However, Hetty still came to the studio and there were frequent explosions, until at last Mendel, intent on the new independence he had won, declared that he could bear it no longer, and he arranged with Issy to take the top floor of his house and to turn that into a studio. This compromise was successful, and pleased both parties: Golda was happy to be relieved from further friction and Mendel was glad to be away, for he knew that his doings must hurt her, and that he hated. Yet he could see no way out of it. He was done for ever with the old simplicity of his untutored painting in her kitchen. Art was no longer a pure and hardly-won joy. It was a trade, like any other, and, like any other, it had its sordid aspect, and, to compensate for that, it was a career and could also be a triumph. These things he did not expect his mother to understand. He had Mitchell to talk to now, Mitchell to whom to impart the burden upon his soul, and Mitchell and he were to work together and to give to the world such art as it had never seen since the primitives.
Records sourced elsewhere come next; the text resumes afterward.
**src/rtl/ahbarb.sv**
```systemverilog
// Four-master AHB arbiter: round-robin grant, fixed bursts never broken,
// locked sequences held, undefined-length traffic capped at MAX_TENURE beats.
module ahbarb #(
    parameter int unsigned NUM_MASTERS    = 4,
    parameter int unsigned DEFAULT_MASTER = 0,
    parameter int unsigned MAX_TENURE     = 16
) (
    input  logic                   I_AHBARB_HCLK,
    input  logic                   I_AHBARB_HRESET,
    input  logic [NUM_MASTERS-1:0] I_AHBARB_HBUSREQ,
    input  logic [NUM_MASTERS-1:0] I_AHBARB_HLOCK,
    input  logic [1:0]             I_AHBARB_HTRANS,
    input  logic [2:0]             I_AHBARB_HBURST,
    input  logic                   I_AHBARB_HREADY,
    output logic [NUM_MASTERS-1:0] O_AHBARB_HGRANT,
    output logic [1:0]             O_AHBARB_HMASTER,
    output logic                   O_AHBARB_HMASTLOCK
);

    typedef enum logic [1:0] {ST_ARB, ST_BURST, ST_LOCK} state_t;

    localparam logic [1:0] DEF_IDX    = 2'(DEFAULT_MASTER);
    localparam logic [7:0] TENURE_MAX = 8'(MAX_TENURE);

    state_t                 state_q, state_d;
    logic [NUM_MASTERS-1:0] grant_q, grant_d;
    logic [1:0]             master_q, master_d;
    logic                   mastlock_q, mastlock_d;
    logic [1:0]             last_q, last_d;
    logic [3:0]             remaining_q, remaining_d;
    logic [7:0]             tenure_q, tenure_d;

    logic                   is_idle, is_nseq, is_seq, accepted;
    logic                   fixed_burst, incr_hold;
    logic [3:0]             burst_len_m1;
    logic [1:0]             cur_idx, winner, search_idx;
    logic                   found, others_req, tenure_cap, rearb;
    logic [7:0]             tenure_sum;
    logic [NUM_MASTERS-1:0] cand;

    always_comb begin
        is_idle     = (I_AHBARB_HTRANS == 2'b00);
        is_nseq     = (I_AHBARB_HTRANS == 2'b10);
        is_seq      = (I_AHBARB_HTRANS == 2'b11);
        accepted    = I_AHBARB_HREADY && I_AHBARB_HTRANS[1];
        fixed_burst = (I_AHBARB_HBURST[2:1] != 2'b00);
        // Undefined INCR keeps the grant until it ends or exhausts its tenure.
        incr_hold   = (I_AHBARB_HBURST == 3'b001) && !is_idle;
        unique case (I_AHBARB_HBURST[2:1])
            2'b01:   burst_len_m1 = 4'd3;
            2'b10:   burst_len_m1 = 4'd7;
            default: burst_len_m1 = 4'd15;
        endcase
    end

    always_comb begin
        cur_idx = '0;
        for (int unsigned i = 0; i < NUM_MASTERS; i++) begin
            if (grant_q[i]) cur_idx = 2'(i);
        end
        others_req = |(I_AHBARB_HBUSREQ & ~grant_q);
        tenure_sum = (tenure_q == 8'hFF) ? tenure_q : tenure_q + {7'd0, accepted};
        tenure_cap = (tenure_sum >= TENURE_MAX) && others_req;
        cand       = I_AHBARB_HBUSREQ & ~(((state_q == ST_ARB) && tenure_cap) ? grant_q : '0);
        // Search from last_grant+1; the current grantee is visited last.
        winner     = DEF_IDX;
        found      = 1'b0;
        search_idx = '0;
        for (int unsigned i = 1; i <= NUM_MASTERS; i++) begin
            search_idx = last_q + 2'(i);
            if (!found && cand[search_idx]) begin
                winner = search_idx;
                found  = 1'b1;
            end
        end
    end

    always_comb begin
        state_d     = state_q;
        grant_d     = grant_q;
        master_d    = master_q;
        mastlock_d  = mastlock_q;
        last_d      = last_q;
        remaining_d = remaining_q;
        tenure_d    = tenure_q;
        rearb       = 1'b0;
        if (I_AHBARB_HREADY) begin
            master_d   = cur_idx;
            mastlock_d = I_AHBARB_HLOCK[cur_idx];
            unique case (state_q)
                ST_ARB: begin
                    tenure_d = tenure_sum;
                    if (is_nseq && fixed_burst) begin
                        state_d     = ST_BURST;
                        remaining_d = burst_len_m1;
                    end else if (!incr_hold || tenure_cap) begin
                        rearb = 1'b1;
                    end
                end
                ST_BURST: begin
                    if (is_idle || is_nseq) begin
                        remaining_d = '0;
                        state_d     = ST_ARB;
                    end else if (is_seq) begin
                        remaining_d = remaining_q - 4'd1;
                        rearb       = (remaining_q == 4'd1);
                    end
                end
                ST_LOCK: begin
                    if (!I_AHBARB_HLOCK[cur_idx]) state_d = ST_ARB;
                end
                default: state_d = ST_ARB;
            endcase
            if (rearb) begin
                if (I_AHBARB_HLOCK[cur_idx] && I_AHBARB_HBUSREQ[cur_idx]) begin
                    state_d = ST_LOCK;
                end else begin
                    state_d         = ST_ARB;
                    grant_d         = '0;
                    grant_d[winner] = 1'b1;
                    if (winner != cur_idx) last_d = winner;
                end
            end
            if (grant_d != grant_q) tenure_d = '0;
        end
    end

    always_ff @(posedge I_AHBARB_HCLK or posedge I_AHBARB_HRESET) begin
        if (I_AHBARB_HRESET) begin
            state_q     <= ST_ARB;
            grant_q     <= '0;
            grant_q[DEF_IDX] <= 1'b1;
            master_q    <= '0;
            mastlock_q  <= 1'b0;
            last_q      <= DEF_IDX;
            remaining_q <= '0;
            tenure_q    <= '0;
        end else begin
            state_q     <= state_d;
            grant_q     <= grant_d;
            master_q    <= master_d;
            mastlock_q  <= mastlock_d;
            last_q      <= last_d;
            remaining_q <= remaining_d;
            tenure_q    <= tenure_d;
        end
    end

    assign O_AHBARB_HGRANT    = grant_q;
    assign O_AHBARB_HMASTER   = master_q;
    assign O_AHBARB_HMASTLOCK = mastlock_q;

endmodule

```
Mitchell and he! That friendship was the source of his new confidence. Golda had been and still was much to him, but when it came to painting she knew nothing at all, and painting was the important thing. Through painting lay not only satisfied ambitions and fame and riches, but life itself, and of that what could Golda know?

It was a great thing, therefore, to be established away from home when Mitchell returned from the country. And Mitchell approved. He had suffered from being under his father’s shadow, and with Weldon and Kessler he had taken a studio near Fitzroy Square. He said:—

“A time will come when you will have to leave the East End.”

“I shall never leave them,” replied Mendel. “What I want to paint is there. They are my people, and all that I have belongs to them.”

“Rubbish. You’ll soon be getting commissions, and you can’t ask people who can afford to pay for portraits to a hole like that.”

“They will come to my studio,” said Mendel, “or I will not take their commissions.”

Though Mitchell was rather shocked by his frank conceit, he could not but admire and envy the way his impulses came rushing to the surface and were never deterred by considerations as to the impression he might be making. Mendel trusted Mitchell absolutely and hid nothing from him, neither the most scabrous of his deeds nor the most childish of his desires. He made no secret of the new manly feeling that had come to him through Hetty, the conviction that he could meet the West End on its own terms.

When he showed Mitchell the work he had done during the holidays, his friend said:—

“Gawd! The difference is absolutely startling. There’s charm in every one of them, and they’re not fakes either.”